Do not replace simple single-axis operations — x.mean(-1), x.unsqueeze(0), x.flatten(1) — with einops equivalents. The native PyTorch operations are already readable for simple cases, and replacing them adds verbosity without clarity. The goal is to use einops where it genuinely improves comprehension, not to adopt it as a wholesale replacement for the PyTorch tensor API. A codebase that uses einops selectively for complex multi-dimensional operations and native PyTorch for simple ones is more readable than one that uses either exclusively.

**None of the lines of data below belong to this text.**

--- src/rtl/tsc_pkg.sv ---
package tsc_pkg;
  localparam int CNT_W   = 64;
  localparam int FRAC_W  = 24;
  localparam int STEP_W  = 32;
  localparam int WORD_W  = 32;
  localparam int ADDR_W  = 12;
  localparam int CTL_BITS = 5;
  localparam int CTL_EN  = 0;
  localparam int CTL_SCL = 2;

  localparam logic [STEP_W-1:0] UNIT_STEP = STEP_W'(1) << FRAC_W;

  localparam logic [ADDR_W-1:0] A_CTRL  = 12'h000;
  localparam logic [ADDR_W-1:0] A_STAT  = 12'h004;
  localparam logic [ADDR_W-1:0] A_CV    = 12'h008;
  localparam logic [ADDR_W-1:0] A_SCL   = 12'h010;
  localparam logic [ADDR_W-1:0] A_IDR   = 12'h01C;
  localparam logic [ADDR_W-1:0] A_SCL0  = 12'h0D0;
  localparam logic [ADDR_W-1:0] A_SCL1  = 12'h0D4;
  localparam logic [ADDR_W-1:0] S_CV    = 12'h000;

  localparam logic [WORD_W-1:0] IDR_VAL = 32'h0002_0001;

  function automatic logic [7:0] ident_byte(input logic [3:0] idx, input logic is_sts);
    case (idx)
      4'd0:    ident_byte = 8'h04;
      4'd4:    ident_byte = is_sts ? 8'hBB : 8'hBA;
      4'd5:    ident_byte = 8'hB0;
      4'd6:    ident_byte = 8'h0B;
      4'd8:    ident_byte = 8'h0D;
      4'd9:    ident_byte = 8'hF0;
      4'd10:   ident_byte = 8'h05;
      4'd11:   ident_byte = 8'hB1;
      default: ident_byte = 8'h00;
    endcase
  endfunction
endpackage
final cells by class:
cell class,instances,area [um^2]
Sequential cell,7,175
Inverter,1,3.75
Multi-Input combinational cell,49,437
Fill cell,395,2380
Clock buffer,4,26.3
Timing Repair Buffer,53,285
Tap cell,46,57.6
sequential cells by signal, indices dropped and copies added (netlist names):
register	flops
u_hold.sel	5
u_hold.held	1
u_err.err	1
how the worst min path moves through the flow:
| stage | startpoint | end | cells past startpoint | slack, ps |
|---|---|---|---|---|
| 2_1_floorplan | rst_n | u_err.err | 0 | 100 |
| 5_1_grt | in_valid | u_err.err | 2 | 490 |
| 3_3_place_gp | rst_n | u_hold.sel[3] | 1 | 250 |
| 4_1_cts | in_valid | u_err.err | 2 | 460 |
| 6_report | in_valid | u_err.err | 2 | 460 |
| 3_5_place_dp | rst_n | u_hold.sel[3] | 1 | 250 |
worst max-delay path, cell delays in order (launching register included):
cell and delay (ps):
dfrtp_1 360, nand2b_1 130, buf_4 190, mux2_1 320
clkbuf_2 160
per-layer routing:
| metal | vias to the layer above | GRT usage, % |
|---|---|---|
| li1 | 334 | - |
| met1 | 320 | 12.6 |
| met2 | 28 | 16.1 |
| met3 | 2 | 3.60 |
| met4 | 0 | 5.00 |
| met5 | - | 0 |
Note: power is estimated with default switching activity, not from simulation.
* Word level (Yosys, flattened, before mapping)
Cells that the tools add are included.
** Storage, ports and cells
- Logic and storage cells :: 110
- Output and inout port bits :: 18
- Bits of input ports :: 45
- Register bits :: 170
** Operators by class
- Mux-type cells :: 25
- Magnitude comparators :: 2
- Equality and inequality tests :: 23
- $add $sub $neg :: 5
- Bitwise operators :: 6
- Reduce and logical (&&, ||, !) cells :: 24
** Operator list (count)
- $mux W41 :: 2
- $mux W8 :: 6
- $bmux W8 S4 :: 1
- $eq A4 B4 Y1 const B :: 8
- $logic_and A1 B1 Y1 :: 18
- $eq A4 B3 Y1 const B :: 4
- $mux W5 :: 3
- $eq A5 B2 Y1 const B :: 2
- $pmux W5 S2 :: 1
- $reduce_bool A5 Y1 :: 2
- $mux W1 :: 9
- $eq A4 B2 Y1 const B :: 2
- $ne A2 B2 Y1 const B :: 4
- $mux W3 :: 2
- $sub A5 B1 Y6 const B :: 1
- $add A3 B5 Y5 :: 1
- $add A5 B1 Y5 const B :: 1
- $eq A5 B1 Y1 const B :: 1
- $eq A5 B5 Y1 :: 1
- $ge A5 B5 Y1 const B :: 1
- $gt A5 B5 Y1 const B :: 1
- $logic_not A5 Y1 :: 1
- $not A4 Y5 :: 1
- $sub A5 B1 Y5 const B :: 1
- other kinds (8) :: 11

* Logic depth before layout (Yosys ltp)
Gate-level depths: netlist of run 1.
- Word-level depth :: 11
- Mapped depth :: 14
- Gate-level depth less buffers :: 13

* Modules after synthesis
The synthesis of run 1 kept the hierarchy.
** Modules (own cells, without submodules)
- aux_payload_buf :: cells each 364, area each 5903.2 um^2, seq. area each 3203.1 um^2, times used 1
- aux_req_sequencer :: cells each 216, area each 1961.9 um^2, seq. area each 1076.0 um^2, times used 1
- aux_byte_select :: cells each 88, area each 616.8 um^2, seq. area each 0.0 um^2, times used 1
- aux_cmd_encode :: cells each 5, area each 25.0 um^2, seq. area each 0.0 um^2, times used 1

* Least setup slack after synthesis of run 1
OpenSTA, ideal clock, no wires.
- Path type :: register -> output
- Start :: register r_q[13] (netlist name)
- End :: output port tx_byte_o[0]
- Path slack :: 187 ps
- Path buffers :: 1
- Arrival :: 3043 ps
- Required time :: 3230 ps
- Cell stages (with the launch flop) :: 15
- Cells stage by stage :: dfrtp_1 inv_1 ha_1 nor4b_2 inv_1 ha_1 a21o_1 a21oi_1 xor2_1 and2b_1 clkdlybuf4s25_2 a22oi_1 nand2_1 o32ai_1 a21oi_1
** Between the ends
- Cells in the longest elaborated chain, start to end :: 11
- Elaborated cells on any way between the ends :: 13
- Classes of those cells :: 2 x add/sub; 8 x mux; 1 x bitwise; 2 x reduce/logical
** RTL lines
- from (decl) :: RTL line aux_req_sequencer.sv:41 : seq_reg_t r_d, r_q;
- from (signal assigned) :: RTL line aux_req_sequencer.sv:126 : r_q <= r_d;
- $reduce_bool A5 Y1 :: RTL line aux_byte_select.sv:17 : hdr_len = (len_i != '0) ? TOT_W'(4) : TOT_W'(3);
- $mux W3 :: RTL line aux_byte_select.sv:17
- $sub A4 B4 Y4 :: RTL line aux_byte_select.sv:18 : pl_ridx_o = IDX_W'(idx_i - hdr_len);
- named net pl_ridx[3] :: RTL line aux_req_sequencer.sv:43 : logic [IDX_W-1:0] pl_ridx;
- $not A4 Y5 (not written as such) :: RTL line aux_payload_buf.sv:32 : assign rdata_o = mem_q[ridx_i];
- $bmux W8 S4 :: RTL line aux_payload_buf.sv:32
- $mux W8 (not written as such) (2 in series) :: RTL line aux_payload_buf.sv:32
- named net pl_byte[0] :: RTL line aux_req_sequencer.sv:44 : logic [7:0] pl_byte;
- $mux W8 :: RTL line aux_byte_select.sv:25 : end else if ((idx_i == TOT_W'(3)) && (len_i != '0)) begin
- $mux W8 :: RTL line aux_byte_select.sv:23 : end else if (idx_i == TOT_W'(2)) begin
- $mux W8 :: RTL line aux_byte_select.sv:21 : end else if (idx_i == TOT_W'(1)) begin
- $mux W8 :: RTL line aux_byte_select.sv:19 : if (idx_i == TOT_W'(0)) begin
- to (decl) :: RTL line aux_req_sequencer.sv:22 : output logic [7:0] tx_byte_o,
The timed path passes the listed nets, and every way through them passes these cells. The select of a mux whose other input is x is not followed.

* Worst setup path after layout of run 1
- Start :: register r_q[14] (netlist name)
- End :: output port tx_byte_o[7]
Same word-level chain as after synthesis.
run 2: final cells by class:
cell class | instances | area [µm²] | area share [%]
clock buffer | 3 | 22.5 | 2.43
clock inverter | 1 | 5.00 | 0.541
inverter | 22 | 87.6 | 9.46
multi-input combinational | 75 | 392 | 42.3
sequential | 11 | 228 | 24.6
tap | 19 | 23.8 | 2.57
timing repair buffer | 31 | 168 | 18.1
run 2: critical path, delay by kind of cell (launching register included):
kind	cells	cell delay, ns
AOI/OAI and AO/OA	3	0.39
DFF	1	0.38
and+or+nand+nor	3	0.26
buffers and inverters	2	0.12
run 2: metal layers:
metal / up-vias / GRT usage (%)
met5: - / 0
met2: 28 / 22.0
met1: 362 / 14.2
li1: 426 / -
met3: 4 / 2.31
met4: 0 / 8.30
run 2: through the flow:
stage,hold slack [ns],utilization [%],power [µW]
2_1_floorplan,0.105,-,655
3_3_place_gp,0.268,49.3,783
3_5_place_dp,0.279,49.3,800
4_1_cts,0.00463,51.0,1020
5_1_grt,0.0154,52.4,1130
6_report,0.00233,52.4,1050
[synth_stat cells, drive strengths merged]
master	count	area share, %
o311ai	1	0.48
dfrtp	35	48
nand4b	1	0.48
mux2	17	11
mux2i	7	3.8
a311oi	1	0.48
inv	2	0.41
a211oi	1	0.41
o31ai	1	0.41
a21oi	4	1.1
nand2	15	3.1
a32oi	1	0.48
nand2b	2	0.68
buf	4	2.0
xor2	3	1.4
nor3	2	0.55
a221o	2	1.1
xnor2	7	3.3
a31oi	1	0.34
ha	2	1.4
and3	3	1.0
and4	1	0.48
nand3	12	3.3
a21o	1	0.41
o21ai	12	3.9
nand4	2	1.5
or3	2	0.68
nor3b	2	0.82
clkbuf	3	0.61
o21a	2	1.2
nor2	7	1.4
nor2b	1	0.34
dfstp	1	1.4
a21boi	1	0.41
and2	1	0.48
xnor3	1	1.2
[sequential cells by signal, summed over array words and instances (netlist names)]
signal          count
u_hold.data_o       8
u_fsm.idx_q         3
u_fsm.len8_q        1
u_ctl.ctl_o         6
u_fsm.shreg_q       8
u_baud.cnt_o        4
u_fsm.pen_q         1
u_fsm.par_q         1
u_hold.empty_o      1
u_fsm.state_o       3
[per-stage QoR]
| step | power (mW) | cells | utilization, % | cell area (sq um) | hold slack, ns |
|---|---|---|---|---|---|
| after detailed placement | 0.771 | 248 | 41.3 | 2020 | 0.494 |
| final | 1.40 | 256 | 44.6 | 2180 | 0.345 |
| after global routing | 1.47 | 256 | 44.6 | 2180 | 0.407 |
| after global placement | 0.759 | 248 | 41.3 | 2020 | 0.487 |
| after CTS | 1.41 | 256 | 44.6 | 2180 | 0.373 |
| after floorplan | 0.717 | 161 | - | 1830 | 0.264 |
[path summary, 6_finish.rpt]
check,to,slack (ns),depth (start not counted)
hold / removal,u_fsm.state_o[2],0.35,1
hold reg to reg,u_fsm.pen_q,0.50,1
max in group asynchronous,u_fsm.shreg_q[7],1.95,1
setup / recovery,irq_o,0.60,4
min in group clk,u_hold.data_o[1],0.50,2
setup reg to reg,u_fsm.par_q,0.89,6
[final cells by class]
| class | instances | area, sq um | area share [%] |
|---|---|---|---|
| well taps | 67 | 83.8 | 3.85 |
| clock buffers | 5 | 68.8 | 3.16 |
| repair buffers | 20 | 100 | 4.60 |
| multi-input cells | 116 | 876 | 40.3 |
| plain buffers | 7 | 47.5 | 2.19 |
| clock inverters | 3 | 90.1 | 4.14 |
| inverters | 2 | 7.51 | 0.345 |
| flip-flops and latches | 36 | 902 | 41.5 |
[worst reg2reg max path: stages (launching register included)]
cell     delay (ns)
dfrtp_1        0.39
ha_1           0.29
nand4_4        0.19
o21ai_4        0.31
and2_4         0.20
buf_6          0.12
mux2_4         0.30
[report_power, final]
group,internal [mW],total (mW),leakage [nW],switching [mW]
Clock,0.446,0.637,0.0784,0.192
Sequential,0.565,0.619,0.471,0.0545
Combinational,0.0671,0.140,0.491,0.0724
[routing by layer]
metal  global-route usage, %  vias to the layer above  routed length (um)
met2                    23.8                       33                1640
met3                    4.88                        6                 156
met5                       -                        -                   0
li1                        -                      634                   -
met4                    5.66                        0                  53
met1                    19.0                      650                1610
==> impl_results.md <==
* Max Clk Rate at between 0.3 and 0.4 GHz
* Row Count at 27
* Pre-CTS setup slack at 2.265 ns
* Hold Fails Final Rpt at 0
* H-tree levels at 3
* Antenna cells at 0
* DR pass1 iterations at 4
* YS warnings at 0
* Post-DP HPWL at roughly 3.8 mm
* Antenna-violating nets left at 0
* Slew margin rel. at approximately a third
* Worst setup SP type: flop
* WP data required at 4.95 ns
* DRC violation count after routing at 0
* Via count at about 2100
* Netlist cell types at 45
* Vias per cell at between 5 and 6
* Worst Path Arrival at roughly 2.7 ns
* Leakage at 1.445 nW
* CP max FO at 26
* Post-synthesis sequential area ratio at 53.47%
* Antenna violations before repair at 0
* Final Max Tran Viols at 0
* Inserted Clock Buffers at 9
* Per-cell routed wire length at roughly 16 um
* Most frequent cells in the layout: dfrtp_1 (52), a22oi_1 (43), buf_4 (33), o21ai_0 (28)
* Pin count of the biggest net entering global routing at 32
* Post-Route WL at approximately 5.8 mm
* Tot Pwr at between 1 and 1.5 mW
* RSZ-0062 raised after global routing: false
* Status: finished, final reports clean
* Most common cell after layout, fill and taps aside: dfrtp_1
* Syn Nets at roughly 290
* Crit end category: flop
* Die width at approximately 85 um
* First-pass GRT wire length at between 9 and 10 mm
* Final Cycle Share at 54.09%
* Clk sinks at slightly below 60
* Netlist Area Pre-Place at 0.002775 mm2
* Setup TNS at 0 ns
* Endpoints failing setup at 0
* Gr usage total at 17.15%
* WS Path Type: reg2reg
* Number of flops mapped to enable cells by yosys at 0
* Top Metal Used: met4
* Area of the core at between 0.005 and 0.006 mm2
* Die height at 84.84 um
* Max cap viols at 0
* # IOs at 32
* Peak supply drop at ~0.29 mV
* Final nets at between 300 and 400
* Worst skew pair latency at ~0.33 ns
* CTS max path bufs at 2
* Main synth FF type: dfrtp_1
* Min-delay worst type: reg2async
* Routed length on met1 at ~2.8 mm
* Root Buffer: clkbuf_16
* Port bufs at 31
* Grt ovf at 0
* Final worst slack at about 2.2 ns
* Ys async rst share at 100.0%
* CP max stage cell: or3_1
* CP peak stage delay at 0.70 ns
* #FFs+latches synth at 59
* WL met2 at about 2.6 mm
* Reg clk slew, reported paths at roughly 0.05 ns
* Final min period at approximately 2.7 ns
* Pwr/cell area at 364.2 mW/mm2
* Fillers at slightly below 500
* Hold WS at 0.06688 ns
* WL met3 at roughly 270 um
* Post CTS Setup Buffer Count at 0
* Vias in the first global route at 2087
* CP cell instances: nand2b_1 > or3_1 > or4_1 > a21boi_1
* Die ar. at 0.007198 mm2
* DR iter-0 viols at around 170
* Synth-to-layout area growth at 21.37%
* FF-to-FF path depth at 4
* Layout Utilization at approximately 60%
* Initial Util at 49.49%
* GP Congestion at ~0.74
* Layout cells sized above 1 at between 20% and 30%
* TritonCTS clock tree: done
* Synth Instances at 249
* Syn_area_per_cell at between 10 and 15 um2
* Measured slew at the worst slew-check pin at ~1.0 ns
File: config.mk
export PLATFORM = sky130hd
export DESIGN_NAME = tagged_rx_silo
export DESIGN_NICKNAME = d
export VERILOG_FILES = /design/src/rtl/silo_pkg.sv /design/src/rtl/silo_line_hold.sv /design/src/rtl/silo_fifo.sv /design/src/rtl/tagged_rx_silo.sv
export SDC_FILE = /design/constraint.sdc
export NUM_CORES = 1
export LEC_CHECK = 0
export ABC_AREA = 1
export BUFFER_PORTS_ARGS = -buffer_cell sky130_fd_sc_hd__buf_2
export CAP_MARGIN = 20
export CORE_UTILIZATION = 40
export CTS_CLUSTER_SIZE = 24
export DETAILED_ROUTE_END_ITERATION = 12
export SLEW_MARGIN = 20
export SYNTH_ARGS = -nofsm -noshare
export SYNTH_HDL_FRONTEND = slang
export SYNTH_SLANG_ARGS = --single-unit
File: constraint.sdc
create_clock -name clk -period 7.6 [get_ports clk]
set_clock_uncertainty 0.15 [all_clocks]
set_input_delay 0.38 -clock clk [delete_from_list [all_inputs] [get_ports clk]]
set_output_delay 0.38 -clock clk [all_outputs]
set_load 0.03 [all_outputs]
File: src/rtl/silo_pkg.sv
package silo_pkg;

    localparam int CHAR_W = 8;
    localparam int LINE_W = 4;

    // Register addresses
    localparam logic [1:0] ADDR_CSR   = 2'd0;
    localparam logic [1:0] ADDR_RCHAR = 2'd1;
    localparam logic [1:0] ADDR_LEVEL = 2'd2;

    // Status/control bit positions
    localparam int CSR_RIE   = 6;
    localparam int CSR_RDY   = 7;
    localparam int CSR_CLEAR = 11;
    localparam int CSR_SIE   = 12;
    localparam int CSR_ALARM = 14;

    typedef struct packed {
        logic              ovr;
        logic              ferr;
        logic              perr;
        logic [LINE_W-1:0] line;
        logic [CHAR_W-1:0] ch;
    } silo_entry_t;

    typedef enum logic [1:0] {
        SILO_EMPTY,
        SILO_PARTIAL,
        SILO_FULL
    } silo_state_t;

endpackage

File: src/rtl/silo_line_hold.sv
module silo_line_hold
    import silo_pkg::*;
#(
    parameter int NUM_LINES = 16
) (
    input  logic                        clk,
    input  logic                        rst_n,
    input  logic                        clr,
    input  logic [NUM_LINES-1:0]        line_push,
    input  logic [NUM_LINES*CHAR_W-1:0] line_char,
    input  logic [NUM_LINES-1:0]        line_perr,
    input  logic [NUM_LINES-1:0]        line_ferr,
    input  logic                        accept,
    output logic                        wr_valid,
    output silo_entry_t                 wr_entry
);

    logic [NUM_LINES-1:0] hold_v;
    logic [CHAR_W-1:0]    hold_ch [NUM_LINES];
    logic [NUM_LINES-1:0] hold_pe;
    logic [NUM_LINES-1:0] hold_fe;
    logic [NUM_LINES-1:0] grant;
    logic [NUM_LINES-1:0] drop;
    logic                 ovr_pend;

    // Lowest-numbered occupied holding register wins when the store has room
    assign grant    = accept ? (hold_v & (~hold_v + NUM_LINES'(1))) : '0;
    assign wr_valid = |grant;
    assign drop     = line_push & hold_v & ~grant;

    generate
        for (genvar g = 0; g < NUM_LINES; g++) begin : g_line
            logic              v;
            logic [CHAR_W-1:0] c;
            logic              p;
            logic              f;

            always_ff @(posedge clk or negedge rst_n) begin
                if (!rst_n) begin
                    v <= 1'b0;
                    c <= '0;
                    p <= 1'b0;
                    f <= 1'b0;
                end else if (clr) begin
                    v <= 1'b0;
                end else if (line_push[g] && (!v || grant[g])) begin
                    v <= 1'b1;
                    c <= line_char[g*CHAR_W +: CHAR_W];
                    p <= line_perr[g];
                    f <= line_ferr[g];
                end else if (grant[g]) begin
                    v <= 1'b0;
                end
            end

            assign hold_v[g]  = v;
            assign hold_ch[g] = c;
            assign hold_pe[g] = p;
            assign hold_fe[g] = f;
        end
    endgenerate

    always_comb begin
        wr_entry = '0;
        for (int i = 0; i < NUM_LINES; i++) begin
            if (grant[i]) begin
                wr_entry.ch   = hold_ch[i];
                wr_entry.perr = hold_pe[i];
                wr_entry.ferr = hold_fe[i];
                wr_entry.line = LINE_W'(i);
            end
        end
        wr_entry.ovr = ovr_pend;
    end

    always_ff @(posedge clk or negedge rst_n) begin
        if (!rst_n)
            ovr_pend <= 1'b0;
        else if (clr)
            ovr_pend <= 1'b0;
        else
            ovr_pend <= (ovr_pend & ~wr_valid) | (|drop);
    end

    AST_SINGLE_GRANT: assert property (@(posedge clk) disable iff (!rst_n)
        $onehot0(grant)) else $error("two lines granted");
    AST_NO_GRANT_WHEN_BLOCKED: assert property (@(posedge clk) disable iff (!rst_n)
        !accept |-> !wr_valid) else $error("write while store full");
    AST_DROP_MARKS: assert property (@(posedge clk) disable iff (!rst_n)
        ((|drop) && !clr) |=> ovr_pend) else $error("drop not remembered");

endmodule

File: src/rtl/silo_fifo.sv
module silo_fifo
    import silo_pkg::*;
#(
    parameter int DEPTH = 64
) (
    input  logic                         clk,
    input  logic                         rst_n,
    input  logic                         clr,
    input  logic                         wr,
    input  silo_entry_t                  wdata,
    input  logic                         rd,
    output silo_entry_t                  rdata,
    output logic                         empty,
    output logic                         full,
    output logic [$clog2(DEPTH+1)-1:0]   count
);

    localparam int PTR_W = $clog2(DEPTH);
    localparam int CNT_W = $clog2(DEPTH+1);

    silo_entry_t       mem [DEPTH];
    logic [PTR_W-1:0]  wptr;
    logic [PTR_W-1:0]  rptr;
    silo_state_t       state;
    silo_state_t       state_nx;
    logic              do_wr;
    logic              do_rd;

    assign do_wr = wr && (state != SILO_FULL);
    assign do_rd = rd && (state != SILO_EMPTY);

    // Next-state logic
    always_comb begin
        state_nx = state;
        unique case (state)
            SILO_EMPTY: begin
                if (do_wr) state_nx = SILO_PARTIAL;               // first_write
            end
            SILO_PARTIAL: begin
                if (do_wr && !do_rd && count == CNT_W'(DEPTH-1))
                    state_nx = SILO_FULL;                          // fill_up
                else if (do_rd && !do_wr && count == CNT_W'(1))
                    state_nx = SILO_EMPTY;                         // drain_out
            end
            SILO_FULL: begin
                if (do_rd) state_nx = SILO_PARTIAL;               // first_free
            end
            default: state_nx = SILO_EMPTY;
        endcase
    end

    // State register
    always_ff @(posedge clk or negedge rst_n) begin
        if (!rst_n)
            state <= SILO_EMPTY;
        else if (clr)
            state <= SILO_EMPTY;                                   // clear
        else
            state <= state_nx;
    end

    // Datapath registers
    always_ff @(posedge clk or negedge rst_n) begin
        if (!rst_n) begin
            wptr  <= '0;
            rptr  <= '0;
            count <= '0;
        end else if (clr) begin
            wptr  <= '0;
            rptr  <= '0;
            count <= '0;
        end else begin
            if (do_wr)
                wptr <= (wptr == PTR_W'(DEPTH-1)) ? '0 : wptr + PTR_W'(1);
            if (do_rd)
                rptr <= (rptr == PTR_W'(DEPTH-1)) ? '0 : rptr + PTR_W'(1);
            if (do_wr && !do_rd)
                count <= count + CNT_W'(1);
            else if (do_rd && !do_wr)
                count <= count - CNT_W'(1);
        end
    end

    always_ff @(posedge clk) begin
        if (do_wr) mem[wptr] <= wdata;
    end

    // Outputs
    always_comb begin
        empty = (state == SILO_EMPTY);
        full  = (state == SILO_FULL);
        rdata = mem[rptr];
    end

    AST_NO_OVERFLOW: assert property (@(posedge clk) disable iff (!rst_n)
        full |-> !do_wr) else $error("write into full store");
    AST_COUNT_BOUND: assert property (@(posedge clk) disable iff (!rst_n)
        count <= CNT_W'(DEPTH)) else $error("count beyond depth");
    AST_EMPTY_MATCHES: assert property (@(posedge clk) disable iff (!rst_n)
        empty |-> (count == '0)) else $error("empty state with entries");
    AST_POP_ONE: assert property (@(posedge clk) disable iff (!rst_n)
        (do_rd && !do_wr && !clr) |=> (count == $past(count) - CNT_W'(1))) else $error("pop not one entry");

endmodule

File: src/rtl/tagged_rx_silo.sv
module tagged_rx_silo
    import silo_pkg::*;
#(
    parameter int NUM_LINES = 16,
    parameter int DEPTH     = 64
) (
    input  logic                        clk,
    input  logic                        rst_n,
    input  logic [NUM_LINES-1:0]        line_push,
    input  logic [NUM_LINES*CHAR_W-1:0] line_char,
    input  logic [NUM_LINES-1:0]        line_perr,
    input  logic [NUM_LINES-1:0]        line_ferr,
    input  logic                        reg_wr,
    input  logic                        reg_rd,
    input  logic [1:0]                  reg_addr,
    input  logic [15:0]                 reg_wdata,
    output logic [15:0]                 reg_rdata,
    output logic                        irq
);

    localparam int CNT_W = $clog2(DEPTH+1);

    logic             clr;
    logic             rie;
    logic             sie;
    logic [CNT_W-1:0] level;
    logic             pop;
    logic             wr_valid;
    silo_entry_t      wr_entry;
    silo_entry_t      head;
    logic             empty;
    logic             full;
    logic [CNT_W-1:0] count;
    logic             alarm;
    logic             ready;

    assign clr   = reg_wr && (reg_addr == ADDR_CSR) && reg_wdata[CSR_CLEAR];
    assign pop   = reg_rd && (reg_addr == ADDR_RCHAR) && !empty;
    assign alarm = (level != '0) && (count >= level);
    assign ready = (level == '0) ? !empty : alarm;
    assign irq   = (rie && ready) || (sie && alarm);

    silo_line_hold #(.NUM_LINES(NUM_LINES)) u_hold (
        .clk       (clk),
        .rst_n     (rst_n),
        .clr       (clr),
        .line_push (line_push),
        .line_char (line_char),
        .line_perr (line_perr),
        .line_ferr (line_ferr),
        .accept    (!full),
        .wr_valid  (wr_valid),
        .wr_entry  (wr_entry)
    );

    silo_fifo #(.DEPTH(DEPTH)) u_fifo (
        .clk   (clk),
        .rst_n (rst_n),
        .clr   (clr),
        .wr    (wr_valid),
        .wdata (wr_entry),
        .rd    (pop),
        .rdata (head),
        .empty (empty),
        .full  (full),
        .count (count)
    );

    always_ff @(posedge clk or negedge rst_n) begin
        if (!rst_n) begin
            rie   <= 1'b0;
            sie   <= 1'b0;
            level <= '0;
        end else if (clr) begin
            rie   <= 1'b0;
            sie   <= 1'b0;
            level <= '0;
        end else if (reg_wr) begin
            if (reg_addr == ADDR_CSR) begin
                rie <= reg_wdata[CSR_RIE];
                sie <= reg_wdata[CSR_SIE];
            end
            if (reg_addr == ADDR_LEVEL)
                level <= reg_wdata[CNT_W-1:0];
        end
    end

    always_comb begin
        reg_rdata = '0;
        case (reg_addr)
            ADDR_CSR: begin
                reg_rdata[CSR_RIE]   = rie;
                reg_rdata[CSR_RDY]   = !empty;
                reg_rdata[CSR_SIE]   = sie;
                reg_rdata[CSR_ALARM] = alarm;
            end
            ADDR_RCHAR: begin
                if (!empty)
                    reg_rdata = {1'b1, head.ovr, head.ferr, head.perr, head.line, head.ch};
            end
            ADDR_LEVEL: reg_rdata = 16'(level);
            default:    reg_rdata = '0;
        endcase
    end

    AST_CLEAR_EMPTIES: assert property (@(posedge clk) disable iff (!rst_n)
        clr |=> (empty && !irq)) else $error("master clear left state");
    AST_IRQ_ENABLED: assert property (@(posedge clk) disable iff (!rst_n)
        irq |-> (rie || sie)) else $error("interrupt without enable");
    AST_EMPTY_READ_HOLDS: assert property (@(posedge clk) disable iff (!rst_n)
        (reg_rd && reg_addr == ADDR_RCHAR && empty && !wr_valid && !clr) |=> empty) else $error("empty read changed store");

endmodule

For new projects, the approach most teams find productive is to establish einops as the default for all attention-related reshaping from the start, use the Rearrange and Reduce nn.Module layers for any reshaping that lives inside nn.Sequential blocks, and adopt native PyTorch for everything else unless a specific operation is clearer with einops notation. This keeps the dependency lightweight while capturing most of the readability benefit where it matters most — in the attention and embedding code that is typically the most complex and most frequently revisited part of a deep learning codebase.

einops and Type Checkers

One underappreciated benefit of einops is its compatibility with static analysis tools. Because tensor shapes are encoded in strings rather than implicit in the sequence of operations, tools like Beartype and jaxtyping can be combined with einops to add runtime shape assertions that catch mismatches at the point of operation rather than producing cryptic errors many lines later. The named dimensions also serve as implicit documentation for type annotation systems — when you write rearrange(x, 'batch seq hidden -> batch hidden seq'), the dimension names function as lightweight shape annotations that make the expected tensor semantics clear to any reader, human or tooling. This is particularly valuable in codebases that are moving toward more rigorous type safety, where einops provides a natural on-ramp to explicit shape documentation without requiring a full migration to a tensor typing library. The combination of clear shape notation in operation strings and runtime validation in einops makes dimension errors surface immediately and with full context, which is the single biggest source of debugging time savings for ML engineers working with complex multi-dimensional models. For teams adopting einops today, the library is stable, actively maintained, and has become the de facto standard for readable tensor operations in research and production transformer code alike. The pip install einops is one of the highest return-on-investment additions to any ML project’s requirements file.